Fuera de nuestras fronteras abundan los rostros venezolanos que han tocado el éxito tras mucho sacrificio. La diferencia es que el sacrificio, para ellos, tenía un horizonte vistoso; aquí el sacrificio huele a inmolación. A veces da dolor ver cómo quienes quisieron darlo todo por este país no tuvieron más remedio que darlo afuera, sirviendo a otra nación, encabezando grandes o pequeñas posiciones, pero con el orgullo de decir que son venezolanos.

Muchos dicen de esos venezolanos que se han ido, desde hace mucho o hace poco, que abandonaron el país. Lo cierto es que muchos concuerdan en que no fueron ellos los que abandonaron Venezuela, sino que fue Venezuela quien los abandonó a ellos. Y pensando detenidamente, ciertamente ese país despampanante y colorido nos ha abandonado a todos, se esfumó, dejando su cara más vil y deprimida, transformando a la gente en lo que no era y haciendo más resistentes que nunca a los que se niegan a cambiar.

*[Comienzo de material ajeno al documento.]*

--- config.mk ---
export PLATFORM = sky130hd
export DESIGN_NAME = timed_task_slot_scheduler
export DESIGN_NICKNAME = d
export VERILOG_FILES = /design/src/hw/rtl/tts_pkg.sv /design/src/hw/rtl/tts_ram.sv /design/src/hw/rtl/timed_task_slot_scheduler.sv
export VERILOG_INCLUDE_DIRS = /design/src /design/src/hw/rtl
export SDC_FILE = /design/constraint.sdc
export NUM_CORES = 1
export LEC_CHECK = 0
export CORE_ASPECT_RATIO = 1.4
export CORE_MARGIN = 5
export CORE_UTILIZATION = 58
export DETAILED_ROUTE_END_ITERATION = 7
export DONT_BUFFER_PORTS = 1
export GPL_TIMING_DRIVEN = 0
export PLACE_DENSITY = 0.76
export SLEW_MARGIN = 20
export SYNTH_ARGS = -nofsm -noshare
export SYNTH_HDL_FRONTEND = slang
export SYNTH_HIERARCHICAL = 1
export SYNTH_SLANG_ARGS = --single-unit
--- constraint.sdc ---
create_clock -name clk -period 6.8 [get_ports clk]
set_input_delay 0 -clock clk [delete_from_list [all_inputs] [get_ports clk]]
set_output_delay 0 -clock clk [all_outputs]
set_load 0.02 [all_outputs]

Sí, podríamos decir que Venezuela aún tiene mucho para dar. Emprendedores por doquier, soñadores del día a día, vencedores de barreras, héroes anónimos. El asunto es que cada vez puede resultar cuesta arriba lo bueno, cuando lo malo es lo que acecha y lo que se premia. Quienes se han quedado, en un ejercicio firme de valentía, saben que eso es meritorio y que tiene su recompensa, porque en el fondo añoran una Venezuela que conocieron o que alguna vez quisieran conocer.

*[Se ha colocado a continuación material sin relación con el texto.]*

===== src/rtl/core/bgd_pkg.sv =====
package bgd_pkg;

  // Fixed field widths of the channels and the config port
  localparam int unsigned NowW     = 32;
  localparam int unsigned CfgDataW = 16;
  localparam int unsigned CfgIdxW  = 3;

  // Config register indexes
  typedef enum logic [CfgIdxW-1:0] {
    CFG_ACTIVE_LOW   = 3'd0,
    CFG_DEBOUNCE     = 3'd1,
    CFG_HOLD_THRESH  = 3'd2,
    CFG_DBL_WINDOW   = 3'd3,
    CFG_HOLD_PERIOD  = 3'd4,
    CFG_HOLD_ENABLE  = 3'd5,
    CFG_HOLD_REPEAT  = 3'd6
  } cfg_idx_e;

  // Register reset values
  localparam logic                RstActiveLow  = 1'b1;
  localparam logic [CfgDataW-1:0] RstDebounce   = 16'd50;
  localparam logic [CfgDataW-1:0] RstHoldThresh = 16'd1000;
  localparam logic [CfgDataW-1:0] RstDblWindow  = 16'd300;
  localparam logic [CfgDataW-1:0] RstHoldPeriod = 16'd200;
  localparam logic                RstHoldEnable = 1'b0;
  localparam logic                RstHoldRepeat = 1'b0;

  // One result beat
  typedef struct packed {
    logic down_event;
    logic up_event;
    logic click_event;
    logic double_click_event;
    logic hold_event;
  } events_t;

endpackage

Estemos afuera o adentro, todos sabemos que hay una Venezuela que nos abandonó. Ese país que nos dejó solos ciertamente lo hizo no porque quería sino porque en eso lo convirtieron. El objetivo era ese: hacernos sentir ajenos, distantes, abandonados. Pero a la vez buscaban doblegarnos, hacernos sumisos y obedientes. El punto no es si lo lograron o no; el punto es que discutir eso a esta altura del juego es seguir dándoles la razón.

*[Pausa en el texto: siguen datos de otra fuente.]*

[config.mk]
export PLATFORM = sky130hd
export DESIGN_NAME = svfcc_mul
export DESIGN_NICKNAME = d
export VERILOG_FILES = /design/src/design/svfcc_pkg.sv /design/src/design/svfcc_mul.sv
export SDC_FILE = /design/constraint.sdc
export NUM_CORES = 2
export LEC_CHECK = 0
export BUFFER_PORTS_ARGS = -buffer_cell sky130_fd_sc_hd__buf_2
export CORE_MARGIN = 3
export CORE_UTILIZATION = 42
export CTS_CLUSTER_SIZE = 20
export DETAILED_ROUTE_END_ITERATION = 10
export PLACE_DENSITY = 0.63
export SYNTH_ARGS = -nofsm -noshare
export SYNTH_HDL_FRONTEND = slang
export SYNTH_SLANG_ARGS = --single-unit
[constraint.sdc]
create_clock -name i_clk -period 19.3 [get_ports i_clk]
set_clock_uncertainty 0.2 [all_clocks]
set_input_delay 0 -clock i_clk [delete_from_list [all_inputs] [get_ports i_clk]]
set_output_delay 0 -clock i_clk [all_outputs]
set_load 0.02 [all_outputs]
## config.mk

```make
export PLATFORM = sky130hd
export DESIGN_NAME = dual_tacho_period_capture_unit
export DESIGN_NICKNAME = d
export VERILOG_FILES = /design/src/rtl/core/dtpc_pkg.sv /design/src/rtl/core/dtpc_chan.sv /design/src/rtl/core/dual_tacho_period_capture_unit.sv
export SDC_FILE = /design/constraint.sdc
export NUM_CORES = 1
export LEC_CHECK = 0
export BUFFER_PORTS_ARGS = -buffer_cell sky130_fd_sc_hd__clkbuf_2
export CORE_MARGIN = 2
export CORE_UTILIZATION = 47
export DETAILED_ROUTE_END_ITERATION = 10
export GPL_TIMING_DRIVEN = 0
export PLACE_DENSITY = 0.6
export SYNTH_ARGS = -nofsm -noshare
export SYNTH_HDL_FRONTEND = slang
export SYNTH_HIERARCHICAL = 1
export SYNTH_SLANG_ARGS = --single-unit
```

## constraint.sdc

```tcl
create_clock -name clock -period 7.5 [get_ports clock]
set_clock_uncertainty 0.1 [all_clocks]
set_input_delay 0.75 -clock clock [delete_from_list [all_inputs] [get_ports clock]]
set_output_delay 0.75 -clock clock [all_outputs]
set_load 0.005 [all_outputs]
```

El reto supone ser aún mayor que toda esta gris verdad. El reto supone encontrar a esa Venezuela que nos dejó y hacer que la actual se vaya lejos. Para lograr eso, nos necesitamos todos; desde quien vive en el rincón más inhóspito del país hasta quien está en la ciudad más desarrollada del mundo. No es más valioso el que se fue o el que se quedó; no es más cobarde el que prefirió buscar otras oportunidades que el que siguió creyendo que Venezuela era la oportunidad. Todos somos necesarios, todos somos útiles, tarde o temprano. Al final, todos queremos a la Venezuela que nos abandonó.